"Loophole" Tightens Around Double Patenting

Dan Whalen is a JD Candidate at Osgoode Hall Law School

Bayer was dealt a blow when the Federal Court of Appeal upheld the decision to deny the company a patent of a medical compound because it held a product-by-process patent for the substance already. In 1987, when the pharmaceutical giant received said rights, the Patent Act barred patents for medical compounds except when prepared by a described and claimed process. Following the repeal of this policy, effective 1991, Bayer applied for a direct patent. The Commissioner of Patents refused on the basis that the application involved no inventive ingenuity and thus was not sufficiently distinct from the earlier claim – a form of “obviousness” double patenting prohibited by the seminal Whirlpool Corp. v. Camco Inc. case.

In challenging the decision, Bayer analogized its situation to the circumstances of Aventis Pharma Inc. v. Mayne Pharma (Canada) Inc. The Federal Court ruled in that case that holding a previous patent for a product by a claimed process does not itself preclude a later patent for the same product for reasons of double patenting. Such a statement must exclude “same invention” double patenting, argued Bayer, thus it necessarily considered “obviousness” double patenting. This doctrine must thereby not apply in such cases, the company inferred. Further, the ruling was upheld by the Federal Court of Appeal in Pfizer Canada Inc. v. Canada (Minister of Health), rendering it authoritative.
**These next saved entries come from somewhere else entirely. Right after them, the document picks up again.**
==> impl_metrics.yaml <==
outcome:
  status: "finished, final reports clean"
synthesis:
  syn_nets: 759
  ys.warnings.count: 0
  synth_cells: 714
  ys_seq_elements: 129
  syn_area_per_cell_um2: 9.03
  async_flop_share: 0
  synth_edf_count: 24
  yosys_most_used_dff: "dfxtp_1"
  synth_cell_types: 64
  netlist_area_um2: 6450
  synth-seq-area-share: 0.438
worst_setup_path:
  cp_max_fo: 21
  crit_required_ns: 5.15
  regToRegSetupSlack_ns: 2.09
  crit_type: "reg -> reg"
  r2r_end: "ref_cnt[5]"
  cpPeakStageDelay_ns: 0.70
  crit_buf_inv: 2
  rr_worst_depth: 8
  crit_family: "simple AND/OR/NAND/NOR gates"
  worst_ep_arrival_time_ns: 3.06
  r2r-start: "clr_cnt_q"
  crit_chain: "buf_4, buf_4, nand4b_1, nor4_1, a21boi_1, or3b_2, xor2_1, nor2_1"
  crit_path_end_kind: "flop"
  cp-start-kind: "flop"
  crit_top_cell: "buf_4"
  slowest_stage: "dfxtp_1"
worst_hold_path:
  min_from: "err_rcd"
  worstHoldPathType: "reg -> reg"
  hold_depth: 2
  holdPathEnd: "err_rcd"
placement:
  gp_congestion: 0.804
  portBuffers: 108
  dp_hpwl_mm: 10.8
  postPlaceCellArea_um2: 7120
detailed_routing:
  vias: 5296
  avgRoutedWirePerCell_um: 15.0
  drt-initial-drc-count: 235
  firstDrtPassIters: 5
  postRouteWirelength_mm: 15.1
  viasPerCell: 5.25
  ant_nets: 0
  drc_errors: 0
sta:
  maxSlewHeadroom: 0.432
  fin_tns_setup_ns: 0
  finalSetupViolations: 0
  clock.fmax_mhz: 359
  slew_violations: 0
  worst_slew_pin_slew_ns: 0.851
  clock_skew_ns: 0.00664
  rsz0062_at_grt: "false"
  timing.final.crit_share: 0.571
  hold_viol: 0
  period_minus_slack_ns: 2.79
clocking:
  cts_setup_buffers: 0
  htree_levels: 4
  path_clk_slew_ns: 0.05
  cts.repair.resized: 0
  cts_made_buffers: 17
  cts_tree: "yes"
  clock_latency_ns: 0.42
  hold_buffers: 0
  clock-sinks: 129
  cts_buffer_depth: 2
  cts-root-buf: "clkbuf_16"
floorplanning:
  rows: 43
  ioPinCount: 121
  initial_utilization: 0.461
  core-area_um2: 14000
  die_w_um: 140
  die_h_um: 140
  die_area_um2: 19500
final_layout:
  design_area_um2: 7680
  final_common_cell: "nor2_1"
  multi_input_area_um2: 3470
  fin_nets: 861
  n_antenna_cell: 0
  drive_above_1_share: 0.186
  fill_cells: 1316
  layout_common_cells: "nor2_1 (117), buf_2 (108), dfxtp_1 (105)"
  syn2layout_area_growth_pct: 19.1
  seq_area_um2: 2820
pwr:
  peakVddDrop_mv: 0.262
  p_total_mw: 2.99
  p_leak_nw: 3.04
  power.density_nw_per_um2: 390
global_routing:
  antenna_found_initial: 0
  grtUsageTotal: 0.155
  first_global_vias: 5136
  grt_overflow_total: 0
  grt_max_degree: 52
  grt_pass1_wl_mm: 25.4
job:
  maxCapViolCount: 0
[src/rtl/clock_set_controller.sv]
// Sequencing controller for the seconds/minutes/hours counter chain of a 12-hour clock.
// Turns the 1 Hz tick into count enables in RUN; handles hour/minute setting with auto-repeat and blanking.
//
// state   | meaning
// --------+----------------------------------------------------------
// RUN     | normal timekeeping, tick drives the counter chain
// SET_HR  | seconds frozen, btn_inc steps hours, hours digits blink
// SET_MIN | seconds frozen, btn_inc steps minutes, minutes digits blink
module clock_set_controller #(
    parameter int REPEAT_DELAY  = 50000000,
    parameter int REPEAT_PERIOD = 10000000,
    parameter int BLINK_HALF    = 25000000,
    parameter int TIMEOUT_S     = 30
) (
    input  logic       clk,
    input  logic       reset,
    input  logic       tick,
    input  logic       btn_mode,
    input  logic       btn_inc,
    input  logic       sec_max,
    input  logic       min_max,
    output logic       sec_ena,
    output logic       min_ena,
    output logic       hr_ena,
    output logic       sec_clr,
    output logic       hr_blank,
    output logic       min_blank,
    output logic [1:0] mode
);

    localparam int REP_MAX = (REPEAT_DELAY > REPEAT_PERIOD) ? REPEAT_DELAY : REPEAT_PERIOD;
    localparam int RW = $clog2(REP_MAX + 1);
    localparam int BW = $clog2(BLINK_HALF + 1);
    localparam int TW = $clog2(TIMEOUT_S + 1);

    localparam logic [RW-1:0] DELAY_LOAD  = RW'(REPEAT_DELAY - 1);
    localparam logic [RW-1:0] PERIOD_LOAD = RW'(REPEAT_PERIOD - 1);
    localparam logic [BW-1:0] BLINK_LOAD  = BW'(BLINK_HALF - 1);
    localparam logic [TW-1:0] TO_LOAD     = TW'(TIMEOUT_S - 1);

    typedef enum logic [1:0] {
        RUN     = 2'b00,
        SET_HR  = 2'b01,
        SET_MIN = 2'b10
    } state_t;

    state_t state, state_nxt;

    logic mode_q, mode_qq, inc_q, inc_qq;
    logic mode_press, inc_press;

    logic [RW-1:0] rep_cnt, rep_cnt_nxt;
    logic          rep_act, rep_act_nxt;
    logic [BW-1:0] blink_cnt, blink_cnt_nxt;
    logic          blink_phase, blink_phase_nxt;
    logic [TW-1:0] to_cnt, to_cnt_nxt;

    logic in_set, step, timeout;
    logic sec_ena_nxt, min_ena_nxt, hr_ena_nxt, sec_clr_nxt;
    logic hr_blank_nxt, min_blank_nxt;

    assign mode_press = mode_q & ~mode_qq;
    assign inc_press  = inc_q & ~inc_qq;
    assign mode       = state;

    always_ff @(posedge clk) begin
        if (reset) begin
            state       <= RUN;
            mode_q      <= 1'b0;
            mode_qq     <= 1'b0;
            inc_q       <= 1'b0;
            inc_qq      <= 1'b0;
            rep_cnt     <= '0;
            rep_act     <= 1'b0;
            blink_cnt   <= '0;
            blink_phase <= 1'b0;
            to_cnt      <= '0;
            sec_ena     <= 1'b0;
            min_ena     <= 1'b0;
            hr_ena      <= 1'b0;
            sec_clr     <= 1'b0;
            hr_blank    <= 1'b0;
            min_blank   <= 1'b0;
        end else begin
            state       <= state_nxt;
            mode_q      <= btn_mode;
            mode_qq     <= mode_q;
            inc_q       <= btn_inc;
            inc_qq      <= inc_q;
            rep_cnt     <= rep_cnt_nxt;
            rep_act     <= rep_act_nxt;
            blink_cnt   <= blink_cnt_nxt;
            blink_phase <= blink_phase_nxt;
            to_cnt      <= to_cnt_nxt;
            sec_ena     <= sec_ena_nxt;
            min_ena     <= min_ena_nxt;
            hr_ena      <= hr_ena_nxt;
            sec_clr     <= sec_clr_nxt;
            hr_blank    <= hr_blank_nxt;
            min_blank   <= min_blank_nxt;
        end
    end

    always_comb begin
        state_nxt       = state;
        in_set          = (state != RUN);
        step            = 1'b0;
        timeout         = 1'b0;
        rep_cnt_nxt     = rep_cnt;
        rep_act_nxt     = rep_act & inc_q;
        to_cnt_nxt      = to_cnt;
        blink_cnt_nxt   = blink_cnt;
        blink_phase_nxt = blink_phase;
        sec_ena_nxt     = 1'b0;
        min_ena_nxt     = 1'b0;
        hr_ena_nxt      = 1'b0;
        sec_clr_nxt     = 1'b0;
        hr_blank_nxt    = 1'b0;
        min_blank_nxt   = 1'b0;

        // A mode press takes priority over inc and kills any repeat in progress.
        if (in_set && !mode_press) begin
            if (inc_press) begin
                step        = 1'b1;
                rep_act_nxt = 1'b1;
                rep_cnt_nxt = DELAY_LOAD;
            end else if (rep_act && inc_q) begin
                if (rep_cnt == '0) begin
                    step        = 1'b1;
                    rep_cnt_nxt = PERIOD_LOAD;
                end else begin
                    rep_cnt_nxt = rep_cnt - RW'(1);
                end
            end
        end else begin
            rep_act_nxt = 1'b0;
            rep_cnt_nxt = '0;
        end

        // Timeout is evaluated independently of mode press so both can coincide in SET_HR.
        timeout = in_set && tick && (to_cnt == '0) && !step;
        if (!in_set || step || mode_press || timeout) begin
            to_cnt_nxt = TO_LOAD;
        end else if (tick) begin
            to_cnt_nxt = to_cnt - TW'(1);
        end

        case (state)
            RUN: begin
                if (mode_press) state_nxt = SET_HR;
            end
            SET_HR: begin
                if (timeout)         state_nxt = RUN;
                else if (mode_press) state_nxt = SET_MIN;
            end
            SET_MIN: begin
                if (timeout || mode_press) state_nxt = RUN;
            end
            default: state_nxt = RUN;
        endcase

        case (state)
            RUN: begin
                sec_ena_nxt = tick;
                min_ena_nxt = tick & sec_max;
                hr_ena_nxt  = tick & sec_max & min_max;
            end
            SET_HR:  hr_ena_nxt  = step;
            SET_MIN: min_ena_nxt = step;
            default: ;
        endcase

        sec_clr_nxt = in_set && (state_nxt == RUN);

        // Restart the blink on every mode change so the digits show immediately.
        if (state_nxt != state) begin
            blink_cnt_nxt   = BLINK_LOAD;
            blink_phase_nxt = 1'b0;
        end else if (blink_cnt == '0) begin
            blink_cnt_nxt   = BLINK_LOAD;
            blink_phase_nxt = ~blink_phase;
        end else begin
            blink_cnt_nxt = blink_cnt - BW'(1);
        end

        hr_blank_nxt  = (state_nxt == SET_HR) & blink_phase_nxt;
        min_blank_nxt = (state_nxt == SET_MIN) & blink_phase_nxt;
    end

endmodule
In the case at bar, the Court held that closer inspection of Mayne reveals that it did not, in fact, create an exception for “obviousness” double patenting. If it did, the Court reasoned, such a ruling would be inconsistent with a core principle of patent legislation: bargain theory. By this view, a patent may be conceptualized as a bargain wherein the applicant is granted a time-limited monopoly of an invention, in exchange for full disclosure so the public may use it after the patent has expired. If the claimed invention is obvious, however, the public draws no benefit from its disclosure and granting the monopoly is unwarranted. Bayer may continue to fight this reasoning on further appeal, or simply concede that this supposed loophole for double patenting has finally closed in on them.